Task directions:
Write out exactly the lines of the entries below from the one holding "### src/rtl/mdio_responder.sv" to the one holding "localparam int PW", inclusive, and leave out all other lines.

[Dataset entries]
### config.mk
export PLATFORM = sky130hd
export DESIGN_NAME = mdio_responder
export DESIGN_NICKNAME = d
export VERILOG_FILES = /design/src/rtl/mdio_responder.sv
export SDC_FILE = /design/constraint.sdc
export NUM_CORES = 1
export LEC_CHECK = 0
export ABC_CLOCK_PERIOD_IN_PS = 2600
export BUFFER_PORTS_ARGS = -buffer_cell sky130_fd_sc_hd__buf_2
export CAP_MARGIN = 20
export CORE_UTILIZATION = 35
export CTS_CLUSTER_DIAMETER = 150
export DETAILED_ROUTE_END_ITERATION = 8
export PLACE_DENSITY = 0.61
export REMOVE_ABC_BUFFERS = 1
export SLEW_MARGIN = 10
export SYNTH_ARGS = -nofsm -noshare
export SYNTH_HDL_FRONTEND = slang
export SYNTH_SLANG_ARGS = --single-unit
### constraint.sdc
create_clock -name clk -period 2.6 [get_ports clk]
set_clock_uncertainty 0.2 [all_clocks]
set_input_delay 0 -clock clk [delete_from_list [all_inputs] [get_ports clk]]
set_output_delay 0 -clock clk [all_outputs]
set_load 0.01 [all_outputs]
### src/rtl/mdio_responder.sv
// Clause-22 MDIO responder: oversamples MDC/MDIO on clk, answers reads to PHY_ADDR
// through rd_strobe/rd_data and delivers writes on the wr_strobe register port.
module mdio_responder #(
   parameter logic [4:0] PHY_ADDR     = 5'b00111,
   parameter int         PREAMBLE_MIN = 32,
   parameter int         TIMEOUT      = 4096
) (
   input  logic        clk,
   input  logic        rst,
   input  logic        mdc,
   input  logic        mdio_in,
   output logic        mdio_out,
   output logic        mdio_oe,
   output logic        rd_strobe,
   output logic [4:0]  rd_addr,
   input  logic [15:0] rd_data,
   output logic        wr_strobe,
   output logic [4:0]  wr_addr,
   output logic [15:0] wr_data,
   output logic        frame_err,
   output logic        busy
);

   localparam int PW = $clog2(PREAMBLE_MIN + 2);
   localparam int TW = $clog2(TIMEOUT + 1);
   localparam logic [PW-1:0] PRE_SAT  = PW'(PREAMBLE_MIN);
   localparam logic [TW-1:0] TMO_LAST = TW'(TIMEOUT - 1);

   typedef enum logic [2:0] {
      S_IDLE, S_START, S_OP, S_PHYAD, S_REGAD, S_TA, S_DATA, S_SKIP
   } state_t;

   state_t        state, state_n;
   logic          mdc_p0, mdc_p1, mdc_p2, mdc_rise;
   logic          mdio_p0, mdio_p1, mdio_p2;
   logic [4:0]    cnt, cnt_n;
   logic [PW-1:0] pre_cnt, pre_n;
   logic [TW-1:0] tmo, tmo_n;
   logic          rd_dly;
   logic          is_rd, is_rd_n, bit1, bit1_n;
   logic [4:0]    fld, fld_n;
   logic [15:0]   shreg, sh_n;
   logic          oe_n, out_n, rd_strobe_n, wr_strobe_n, err_n, busy_n;
   logic [4:0]    rd_addr_n, wr_addr_n;
   logic [15:0]   wr_data_n;

   // Input synchronizers; mdio_p2 lines up with the registered mdc_rise
   always_ff @(posedge clk) begin
      if (rst) begin
         mdc_p0   <= 1'b0;
         mdc_p1   <= 1'b0;
         mdc_p2   <= 1'b0;
         mdc_rise <= 1'b0;
      end else begin
         mdc_p0   <= mdc;
         mdc_p1   <= mdc_p0;
         mdc_p2   <= mdc_p1;
         mdc_rise <= mdc_p1 & ~mdc_p2;
      end
   end

   always_ff @(posedge clk) begin
      mdio_p0 <= mdio_in;
      mdio_p1 <= mdio_p0;
      mdio_p2 <= mdio_p1;
      shreg   <= sh_n;
      fld     <= fld_n;
      bit1    <= bit1_n;
      is_rd   <= is_rd_n;
   end

   always_ff @(posedge clk) begin
      if (rst) begin
         state     <= S_IDLE;
         cnt       <= '0;
         pre_cnt   <= '0;
         tmo       <= '0;
         rd_dly    <= 1'b0;
         mdio_oe   <= 1'b0;
         mdio_out  <= 1'b0;
         rd_strobe <= 1'b0;
         rd_addr   <= '0;
         wr_strobe <= 1'b0;
         wr_addr   <= '0;
         wr_data   <= '0;
         frame_err <= 1'b0;
         busy      <= 1'b0;
      end else begin
         state     <= state_n;
         cnt       <= cnt_n;
         pre_cnt   <= pre_n;
         tmo       <= tmo_n;
         rd_dly    <= rd_strobe;
         mdio_oe   <= oe_n;
         mdio_out  <= out_n;
         rd_strobe <= rd_strobe_n;
         rd_addr   <= rd_addr_n;
         wr_strobe <= wr_strobe_n;
         wr_addr   <= wr_addr_n;
         wr_data   <= wr_data_n;
         frame_err <= err_n;
         busy      <= busy_n;
      end
   end

   always_comb begin
      state_n     = state;
      cnt_n       = cnt;
      pre_n       = pre_cnt;
      tmo_n       = tmo;
      is_rd_n     = is_rd;
      bit1_n      = bit1;
      fld_n       = fld;
      sh_n        = shreg;
      oe_n        = mdio_oe;
      out_n       = mdio_out;
      rd_strobe_n = 1'b0;
      rd_addr_n   = rd_addr;
      wr_strobe_n = 1'b0;
      wr_addr_n   = wr_addr;
      wr_data_n   = wr_data;
      err_n       = 1'b0;
      busy_n      = busy;

      // Read data lands two cycles after the request, long before the first data bit
      if (rd_dly) sh_n = rd_data;

      if (mdc_rise) begin
         tmo_n = '0;
         case (state)
            S_IDLE: begin
               if (mdio_p2) begin
                  if (pre_cnt < PRE_SAT) pre_n = pre_cnt + 1'b1;
               end else begin
                  pre_n = '0;
                  if (pre_cnt >= PRE_SAT) begin
                     state_n = S_START;
                     busy_n  = 1'b1;
                  end
               end
            end
            S_START: begin
               if (mdio_p2) begin
                  state_n = S_OP;
                  cnt_n   = '0;
               end else begin
                  err_n   = 1'b1;
                  busy_n  = 1'b0;
                  state_n = S_IDLE;
               end
            end
            S_OP: begin
               if (cnt == 5'd0) begin
                  bit1_n = mdio_p2;
                  cnt_n  = 5'd1;
               end else if (bit1 != mdio_p2) begin
                  is_rd_n = bit1;
                  state_n = S_PHYAD;
                  cnt_n   = '0;
               end else begin
                  err_n   = 1'b1;
                  state_n = S_SKIP;
                  cnt_n   = 5'd28;
               end
            end
            S_PHYAD: begin
               fld_n = {fld[3:0], mdio_p2};
               if (cnt == 5'd4) begin
                  cnt_n = '0;
                  if (fld_n == PHY_ADDR) begin
                     state_n = S_REGAD;
                  end else begin
                     state_n = S_SKIP;
                     cnt_n   = 5'd23;
                  end
               end else begin
                  cnt_n = cnt + 1'b1;
               end
            end
            S_REGAD: begin
               fld_n = {fld[3:0], mdio_p2};
               if (cnt == 5'd4) begin
                  state_n = S_TA;
                  cnt_n   = '0;
                  if (is_rd) begin
                     rd_strobe_n = 1'b1;
                     rd_addr_n   = fld_n;
                  end
               end else begin
                  cnt_n = cnt + 1'b1;
               end
            end
            S_TA: begin
               if (cnt == 5'd0) begin
                  bit1_n = mdio_p2;
                  cnt_n  = 5'd1;
                  if (is_rd) begin
                     oe_n  = 1'b1;
                     out_n = 1'b0;
                  end
               end else if (is_rd) begin
                  out_n   = shreg[15];
                  sh_n    = {shreg[14:0], 1'b0};
                  state_n = S_DATA;
                  cnt_n   = '0;
               end else if ({bit1, mdio_p2} == 2'b10) begin
                  state_n = S_DATA;
                  cnt_n   = '0;
               end else begin
                  err_n   = 1'b1;
                  state_n = S_SKIP;
                  cnt_n   = 5'd16;
               end
            end
            S_DATA: begin
               if (is_rd) begin
                  if (cnt == 5'd15) begin
                     oe_n    = 1'b0;
                     out_n   = 1'b0;
                     state_n = S_IDLE;
                     busy_n  = 1'b0;
                  end else begin
                     out_n = shreg[15];
                     sh_n  = {shreg[14:0], 1'b0};
                     cnt_n = cnt + 1'b1;
                  end
               end else begin
                  sh_n = {shreg[14:0], mdio_p2};
                  if (cnt == 5'd15) begin
                     wr_strobe_n = 1'b1;
                     wr_addr_n   = fld;
                     wr_data_n   = sh_n;
                     state_n     = S_IDLE;
                     busy_n      = 1'b0;
                  end else begin
                     cnt_n = cnt + 1'b1;
                  end
               end
            end
            S_SKIP: begin
               if (cnt == 5'd1) begin
                  state_n = S_IDLE;
                  busy_n  = 1'b0;
               end else begin
                  cnt_n = cnt - 1'b1;
               end
            end
            default: state_n = S_IDLE;
         endcase
      end else if (state != S_IDLE) begin
         // A master that stops clocking mid-frame must not leave the bus driven
         if (tmo == TMO_LAST) begin
            state_n = S_IDLE;
            oe_n    = 1'b0;
            out_n   = 1'b0;
            err_n   = 1'b1;
            busy_n  = 1'b0;
            tmo_n   = '0;
         end else begin
            tmo_n = tmo + 1'b1;
         end
      end
   end

endmodule

==> impl_results.md <==
- Post-synth EDFFs: 7
- Antenna violations before repair: 0
- Fin crit period: 2.30 ns
- Synth top area share: 39.8%
- Die Span X: 111 um
- Die Footprint: 0.0124 mm^2
- Grt ovf: 0
- CP endpoint kind: flop
- Fill cell count: 1119
- Largest net degree at the start of global routing: 34
- Clock sink count: 90
- Top-count cell post-synth: dfxtp_1
- Synth cell types: 62
- Root Driver: clkbuf_16
- ANT cells: 0
- Worst VDD drop: 0.293 mV
- Most frequent cells after synthesis: dfxtp_1, nand2_1, nor2_1
- Failing checks: DRC
- H-tree Lvls: 3
- Area of the multi-input gates: 0.00213 mm^2
- Core ar.: 0.0115 mm^2
- Via-to-Cell Ratio: 5.29
- Remaining routing DRC violations: 8
- Crit Path Max Fanout: 7
- Max cap viols: 0
- P_leak: 1.96 nW
- Detailed Route Iter0 Violations: 331
- Slew headroom: 50.5%
- Vias in the first global route: 3526
- Post-route clock period utilization: 88.6%
- Total vias in the final route: 3637
- Post-DP HPWL: 6.76 mm
- Outcome: finished with violations
- CP startpoint kind: flop
- Clock latency on the worst-skew pair: 0.34 ns
- Register area: 0.00187 mm^2
- RSZ-0062 raised after global routing: no
- Slew of the pin with the lowest slew margin: 0.742 ns
- Slew Limit Fails: 0
- Hold crit path type: input port to flop
- Die height: 111 um
- FFs w/ async S/R, synth: 0%
- Share of layout cells above drive strength 1: 18.8%
- Post-Syn Instances: 467
- Pre-Repair DR Iteration Count: 7
- Starting Density: 36.3%
- Yosys warning total: 0
- Pwr dens: 540 mW/mm^2
- Gr usage total: 16.8%
- Routability cong.: 0.893
- Dominant cells by area after synthesis: dfxtp_1, nand2_1, mux2i_1
- First-pass GRT wire length: 16.8 mm
- I/O pins: 52
- Prevailing post-synth register cell: dfxtp_1
- Nets: 568
- Final hold viol count: 0
- Num CTS Buffers: 9
- Final setup viols: 0
- Critical Setup Path Class: flop to flop
- Clk pin slew, worst setup/hold paths: 0.06 ns
- Cell Area, Synth: 0.00418 mm^2
- Hold_ws: 0.100 ns
- Final setup TNS: 0 ns
- Total Wirelength: 9.87 mm
- Placed cells: 652
- Layout area overhead: 22.3%
- Biggest area consumer among synthesized cells: dfxtp_1
- Register area share after synthesis: 44.8%
- Critical path data arrival time: 2.36 ns
- CTS max path bufs: 2
- Yosys reg bits: 90
- Max frequency: 0.434 GHz
- FP Rows: 39
- Final instance count without filler cells: 687
- Worst path required time: 2.66 ns
- Routed wire per std cell: 14.4 um
- Post-DRT Antenna Nets: 0
- CTS tree: done
- Avg Inst Size Synth: 8.95 um^2
- PortBufs: 51
[logic make-up after synthesis]
kind of cell | count (synthesis) | share of synthesized area (%)
flip-flops | 90 | 44.8
AO/OA/AOI/OAI | 105 | 17.2
adder cells (fa/ha/maj) | 9 | 2.69
AND/OR/NAND/NOR | 182 | 21.6
buffers and inverters | 40 | 4.37
multiplexers | 23 | 5.51
XOR/XNOR | 18 | 3.77
[metrics by stage]
stage,total power [W],util [%],instance area (um^2),setup slack (ns)
after floorplan,0.00148,-,4030,0.229
after global placement,0.00152,40.2,4630,0.303
after detailed placement,0.00152,40.2,4630,0.198
after CTS,0.00279,44.3,5100,0.167
after global routing,0.00287,44.4,5110,0.106
final,0.00276,44.4,5110,0.296
[state kept, by name, summed over array words and instances, names as in the netlist, 3 cells and up]
register / flops
shreg: 16
fld: 5
pre_cnt: 6
rd_addr: 5
cnt: 5
wr_data: 16
wr_addr: 5
tmo: 13
state: 3
[power breakdown]
part           switching [W]  internal, W
Sequential        0.00000971      0.00141
Clock               0.000540     0.000710
Combinational      0.0000454    0.0000449
Total               0.000595      0.00216
[timing repair]
item                                    in CTS  in global routing
hold buffers                                19                  0
resized for setup                            0                  1
hold endpoints to repair                    19                  0
endpoints found under the setup margin       0                  5
setup buffers                                0                  0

Problem solution:
### src/rtl/mdio_responder.sv
// Clause-22 MDIO responder: oversamples MDC/MDIO on clk, answers reads to PHY_ADDR
// through rd_strobe/rd_data and delivers writes on the wr_strobe register port.
module mdio_responder #(
   parameter logic [4:0] PHY_ADDR     = 5'b00111,
   parameter int         PREAMBLE_MIN = 32,
   parameter int         TIMEOUT      = 4096
) (
   input  logic        clk,
   input  logic        rst,
   input  logic        mdc,
   input  logic        mdio_in,
   output logic        mdio_out,
   output logic        mdio_oe,
   output logic        rd_strobe,
   output logic [4:0]  rd_addr,
   input  logic [15:0] rd_data,
   output logic        wr_strobe,
   output logic [4:0]  wr_addr,
   output logic [15:0] wr_data,
   output logic        frame_err,
   output logic        busy
);

   localparam int PW = $clog2(PREAMBLE_MIN + 2);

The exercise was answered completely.